(Exercise details) Repeat exactly, and only, the lines from the line containing "job 3101 | 0.891" through the last line of the records below, including both.

══ Supplied records ══

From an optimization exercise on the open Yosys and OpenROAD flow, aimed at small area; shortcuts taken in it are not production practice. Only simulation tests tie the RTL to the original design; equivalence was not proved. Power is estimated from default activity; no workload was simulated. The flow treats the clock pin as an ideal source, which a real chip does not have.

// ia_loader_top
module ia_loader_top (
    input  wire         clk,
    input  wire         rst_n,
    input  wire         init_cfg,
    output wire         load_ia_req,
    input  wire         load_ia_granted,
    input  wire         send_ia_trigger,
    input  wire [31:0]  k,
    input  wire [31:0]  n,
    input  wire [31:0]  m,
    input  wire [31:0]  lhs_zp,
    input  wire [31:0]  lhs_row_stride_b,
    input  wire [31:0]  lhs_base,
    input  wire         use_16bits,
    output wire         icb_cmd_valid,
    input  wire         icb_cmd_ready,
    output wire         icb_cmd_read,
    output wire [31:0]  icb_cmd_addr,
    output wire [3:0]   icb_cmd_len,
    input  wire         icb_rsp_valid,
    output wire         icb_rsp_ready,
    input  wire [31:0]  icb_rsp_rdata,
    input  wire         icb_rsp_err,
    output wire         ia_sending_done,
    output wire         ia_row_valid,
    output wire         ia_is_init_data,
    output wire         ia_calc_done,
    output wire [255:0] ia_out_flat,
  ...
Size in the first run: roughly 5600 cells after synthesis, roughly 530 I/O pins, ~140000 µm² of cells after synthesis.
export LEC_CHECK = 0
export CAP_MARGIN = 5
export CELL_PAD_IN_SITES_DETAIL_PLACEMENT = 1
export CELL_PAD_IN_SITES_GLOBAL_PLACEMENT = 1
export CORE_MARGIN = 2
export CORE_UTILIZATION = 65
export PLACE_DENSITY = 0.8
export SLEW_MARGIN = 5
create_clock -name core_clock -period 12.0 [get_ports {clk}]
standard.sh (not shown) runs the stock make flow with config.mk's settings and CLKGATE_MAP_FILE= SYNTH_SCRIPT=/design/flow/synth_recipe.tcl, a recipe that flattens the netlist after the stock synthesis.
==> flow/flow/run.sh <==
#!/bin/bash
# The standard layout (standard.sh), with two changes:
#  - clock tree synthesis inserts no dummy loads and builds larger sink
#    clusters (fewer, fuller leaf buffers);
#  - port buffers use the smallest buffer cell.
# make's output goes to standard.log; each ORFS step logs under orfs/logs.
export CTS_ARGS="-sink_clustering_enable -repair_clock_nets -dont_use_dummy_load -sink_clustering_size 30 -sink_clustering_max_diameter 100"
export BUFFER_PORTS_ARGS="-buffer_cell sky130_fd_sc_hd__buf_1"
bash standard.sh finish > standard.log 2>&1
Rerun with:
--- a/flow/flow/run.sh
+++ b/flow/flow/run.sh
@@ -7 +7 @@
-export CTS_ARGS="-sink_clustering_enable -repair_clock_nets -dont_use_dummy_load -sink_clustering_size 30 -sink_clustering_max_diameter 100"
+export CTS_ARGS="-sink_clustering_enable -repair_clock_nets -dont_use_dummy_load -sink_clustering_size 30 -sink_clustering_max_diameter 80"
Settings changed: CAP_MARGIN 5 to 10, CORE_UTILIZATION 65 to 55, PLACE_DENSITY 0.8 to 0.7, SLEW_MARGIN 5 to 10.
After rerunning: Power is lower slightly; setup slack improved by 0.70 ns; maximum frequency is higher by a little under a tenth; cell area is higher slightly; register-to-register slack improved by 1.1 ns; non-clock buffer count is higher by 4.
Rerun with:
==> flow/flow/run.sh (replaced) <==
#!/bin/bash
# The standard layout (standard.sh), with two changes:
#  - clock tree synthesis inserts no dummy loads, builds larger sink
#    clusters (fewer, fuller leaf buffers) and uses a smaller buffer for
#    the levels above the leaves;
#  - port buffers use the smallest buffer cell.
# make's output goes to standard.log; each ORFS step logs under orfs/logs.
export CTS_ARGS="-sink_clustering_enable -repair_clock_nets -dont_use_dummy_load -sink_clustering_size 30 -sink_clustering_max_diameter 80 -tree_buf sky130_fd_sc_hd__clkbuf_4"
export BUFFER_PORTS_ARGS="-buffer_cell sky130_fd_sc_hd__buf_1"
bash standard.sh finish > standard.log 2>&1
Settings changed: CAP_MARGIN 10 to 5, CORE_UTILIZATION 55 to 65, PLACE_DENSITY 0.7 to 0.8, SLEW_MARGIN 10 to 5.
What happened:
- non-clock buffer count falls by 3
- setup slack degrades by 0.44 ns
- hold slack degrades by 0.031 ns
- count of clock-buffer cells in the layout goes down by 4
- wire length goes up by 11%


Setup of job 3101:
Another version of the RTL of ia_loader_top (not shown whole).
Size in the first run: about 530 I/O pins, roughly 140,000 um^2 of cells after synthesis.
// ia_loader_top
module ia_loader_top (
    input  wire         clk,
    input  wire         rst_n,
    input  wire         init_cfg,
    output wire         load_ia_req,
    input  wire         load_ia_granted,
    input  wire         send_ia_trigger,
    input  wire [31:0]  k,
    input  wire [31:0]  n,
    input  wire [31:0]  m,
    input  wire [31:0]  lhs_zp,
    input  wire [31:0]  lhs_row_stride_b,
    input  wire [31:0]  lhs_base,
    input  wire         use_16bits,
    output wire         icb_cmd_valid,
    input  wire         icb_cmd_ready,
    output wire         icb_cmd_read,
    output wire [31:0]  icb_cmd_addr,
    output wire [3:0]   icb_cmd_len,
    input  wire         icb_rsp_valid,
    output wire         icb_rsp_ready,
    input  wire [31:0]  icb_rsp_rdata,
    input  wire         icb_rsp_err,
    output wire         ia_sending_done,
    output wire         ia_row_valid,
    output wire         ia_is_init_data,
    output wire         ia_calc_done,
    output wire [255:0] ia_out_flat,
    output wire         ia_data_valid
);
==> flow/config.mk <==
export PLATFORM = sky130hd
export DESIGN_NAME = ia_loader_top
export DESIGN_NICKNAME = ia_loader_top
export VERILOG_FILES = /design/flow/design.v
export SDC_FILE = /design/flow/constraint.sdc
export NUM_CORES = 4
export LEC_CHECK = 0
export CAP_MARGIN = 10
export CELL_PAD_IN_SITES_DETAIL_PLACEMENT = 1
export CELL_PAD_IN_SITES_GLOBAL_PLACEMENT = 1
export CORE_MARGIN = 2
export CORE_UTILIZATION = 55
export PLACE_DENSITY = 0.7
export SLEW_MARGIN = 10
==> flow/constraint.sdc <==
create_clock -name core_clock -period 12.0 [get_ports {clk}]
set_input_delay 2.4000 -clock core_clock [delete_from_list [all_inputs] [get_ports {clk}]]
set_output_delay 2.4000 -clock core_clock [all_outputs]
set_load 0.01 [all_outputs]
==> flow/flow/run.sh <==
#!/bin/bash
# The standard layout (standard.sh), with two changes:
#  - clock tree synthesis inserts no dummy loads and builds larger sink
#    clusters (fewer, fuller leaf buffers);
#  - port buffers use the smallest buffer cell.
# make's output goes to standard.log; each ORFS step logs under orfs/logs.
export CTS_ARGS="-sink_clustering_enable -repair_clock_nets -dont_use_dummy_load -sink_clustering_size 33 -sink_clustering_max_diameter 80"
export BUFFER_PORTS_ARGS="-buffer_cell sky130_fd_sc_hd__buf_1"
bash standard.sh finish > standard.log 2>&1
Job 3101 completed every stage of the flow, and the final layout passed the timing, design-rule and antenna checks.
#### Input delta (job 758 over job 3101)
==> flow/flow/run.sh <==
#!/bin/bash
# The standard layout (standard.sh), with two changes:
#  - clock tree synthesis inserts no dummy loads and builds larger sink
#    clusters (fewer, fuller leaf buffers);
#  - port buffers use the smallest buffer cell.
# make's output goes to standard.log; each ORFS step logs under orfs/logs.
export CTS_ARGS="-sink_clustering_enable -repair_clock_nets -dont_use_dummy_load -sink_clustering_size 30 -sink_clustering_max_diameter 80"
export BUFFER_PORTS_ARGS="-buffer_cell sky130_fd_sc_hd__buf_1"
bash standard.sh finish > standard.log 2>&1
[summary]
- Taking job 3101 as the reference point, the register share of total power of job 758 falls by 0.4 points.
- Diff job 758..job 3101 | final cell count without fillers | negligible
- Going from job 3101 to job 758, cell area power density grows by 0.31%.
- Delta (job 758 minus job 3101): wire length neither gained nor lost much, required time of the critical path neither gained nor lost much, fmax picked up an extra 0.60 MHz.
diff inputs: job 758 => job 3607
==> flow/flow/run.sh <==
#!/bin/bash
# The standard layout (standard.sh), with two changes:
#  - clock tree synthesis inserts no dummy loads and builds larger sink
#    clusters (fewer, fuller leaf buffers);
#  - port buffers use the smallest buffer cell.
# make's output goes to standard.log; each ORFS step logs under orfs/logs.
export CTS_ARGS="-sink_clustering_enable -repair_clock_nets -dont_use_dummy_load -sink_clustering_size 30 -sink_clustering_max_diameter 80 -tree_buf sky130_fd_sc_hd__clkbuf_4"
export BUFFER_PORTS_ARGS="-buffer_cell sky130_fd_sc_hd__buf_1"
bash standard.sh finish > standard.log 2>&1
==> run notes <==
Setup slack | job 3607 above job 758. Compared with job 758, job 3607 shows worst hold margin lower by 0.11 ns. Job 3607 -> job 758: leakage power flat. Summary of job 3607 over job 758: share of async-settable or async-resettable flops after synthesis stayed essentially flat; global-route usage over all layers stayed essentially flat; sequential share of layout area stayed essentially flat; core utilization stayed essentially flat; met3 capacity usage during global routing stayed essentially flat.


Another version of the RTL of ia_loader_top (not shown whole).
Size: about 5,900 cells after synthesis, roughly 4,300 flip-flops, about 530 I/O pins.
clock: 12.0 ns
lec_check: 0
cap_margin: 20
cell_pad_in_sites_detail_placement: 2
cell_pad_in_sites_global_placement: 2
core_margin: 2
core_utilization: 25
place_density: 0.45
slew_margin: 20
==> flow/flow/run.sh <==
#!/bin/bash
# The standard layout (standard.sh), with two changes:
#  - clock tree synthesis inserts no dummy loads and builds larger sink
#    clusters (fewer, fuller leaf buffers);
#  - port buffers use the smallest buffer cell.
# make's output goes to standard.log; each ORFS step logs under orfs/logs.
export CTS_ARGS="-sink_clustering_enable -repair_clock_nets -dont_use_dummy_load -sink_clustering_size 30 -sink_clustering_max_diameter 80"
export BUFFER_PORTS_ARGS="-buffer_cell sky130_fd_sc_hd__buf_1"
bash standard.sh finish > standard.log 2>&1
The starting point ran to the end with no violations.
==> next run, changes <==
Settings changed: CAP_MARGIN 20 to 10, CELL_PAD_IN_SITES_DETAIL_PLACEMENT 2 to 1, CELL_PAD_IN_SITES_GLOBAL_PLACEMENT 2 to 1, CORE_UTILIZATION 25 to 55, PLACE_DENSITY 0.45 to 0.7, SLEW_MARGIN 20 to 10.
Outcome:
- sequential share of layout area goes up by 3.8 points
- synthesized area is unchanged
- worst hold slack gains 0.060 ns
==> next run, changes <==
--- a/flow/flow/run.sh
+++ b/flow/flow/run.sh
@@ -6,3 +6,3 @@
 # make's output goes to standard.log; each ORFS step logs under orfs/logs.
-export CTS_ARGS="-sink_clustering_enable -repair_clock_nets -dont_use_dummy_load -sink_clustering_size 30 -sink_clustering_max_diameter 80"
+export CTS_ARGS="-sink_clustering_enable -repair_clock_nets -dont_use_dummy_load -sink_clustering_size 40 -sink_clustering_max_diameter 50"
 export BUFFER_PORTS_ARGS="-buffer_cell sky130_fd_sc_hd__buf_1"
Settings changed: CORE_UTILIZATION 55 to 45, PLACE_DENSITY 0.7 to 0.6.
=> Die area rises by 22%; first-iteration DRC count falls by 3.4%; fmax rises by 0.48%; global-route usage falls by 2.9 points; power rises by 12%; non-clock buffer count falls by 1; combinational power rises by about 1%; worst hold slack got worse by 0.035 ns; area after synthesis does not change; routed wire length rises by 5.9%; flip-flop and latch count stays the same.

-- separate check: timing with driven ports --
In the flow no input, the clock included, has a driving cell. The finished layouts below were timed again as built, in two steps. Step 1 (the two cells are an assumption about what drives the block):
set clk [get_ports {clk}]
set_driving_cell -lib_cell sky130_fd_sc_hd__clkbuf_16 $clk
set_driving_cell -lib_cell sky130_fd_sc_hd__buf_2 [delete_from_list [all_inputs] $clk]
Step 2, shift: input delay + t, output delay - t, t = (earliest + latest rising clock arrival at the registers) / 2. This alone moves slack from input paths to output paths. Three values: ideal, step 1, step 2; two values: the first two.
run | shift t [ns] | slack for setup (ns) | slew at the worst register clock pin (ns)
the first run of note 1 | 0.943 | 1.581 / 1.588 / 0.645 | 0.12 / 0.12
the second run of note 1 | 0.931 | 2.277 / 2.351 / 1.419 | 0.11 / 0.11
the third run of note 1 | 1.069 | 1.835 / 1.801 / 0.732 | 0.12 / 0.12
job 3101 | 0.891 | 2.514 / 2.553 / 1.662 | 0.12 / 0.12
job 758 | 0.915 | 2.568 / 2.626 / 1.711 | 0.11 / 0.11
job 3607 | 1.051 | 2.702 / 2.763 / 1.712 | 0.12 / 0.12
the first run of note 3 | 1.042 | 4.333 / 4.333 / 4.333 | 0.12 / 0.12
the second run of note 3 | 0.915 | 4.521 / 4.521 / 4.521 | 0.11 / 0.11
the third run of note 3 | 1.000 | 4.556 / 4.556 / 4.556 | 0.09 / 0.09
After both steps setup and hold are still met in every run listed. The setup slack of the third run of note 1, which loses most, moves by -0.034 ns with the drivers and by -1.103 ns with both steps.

═══

(Finished exercise)
job 3101 | 0.891 | 2.514 / 2.553 / 1.662 | 0.12 / 0.12
job 758 | 0.915 | 2.568 / 2.626 / 1.711 | 0.11 / 0.11
job 3607 | 1.051 | 2.702 / 2.763 / 1.712 | 0.12 / 0.12
the first run of note 3 | 1.042 | 4.333 / 4.333 / 4.333 | 0.12 / 0.12
the second run of note 3 | 0.915 | 4.521 / 4.521 / 4.521 | 0.11 / 0.11
the third run of note 3 | 1.000 | 4.556 / 4.556 / 4.556 | 0.09 / 0.09
After both steps setup and hold are still met in every run listed. The setup slack of the third run of note 1, which loses most, moves by -0.034 ns with the drivers and by -1.103 ns with both steps.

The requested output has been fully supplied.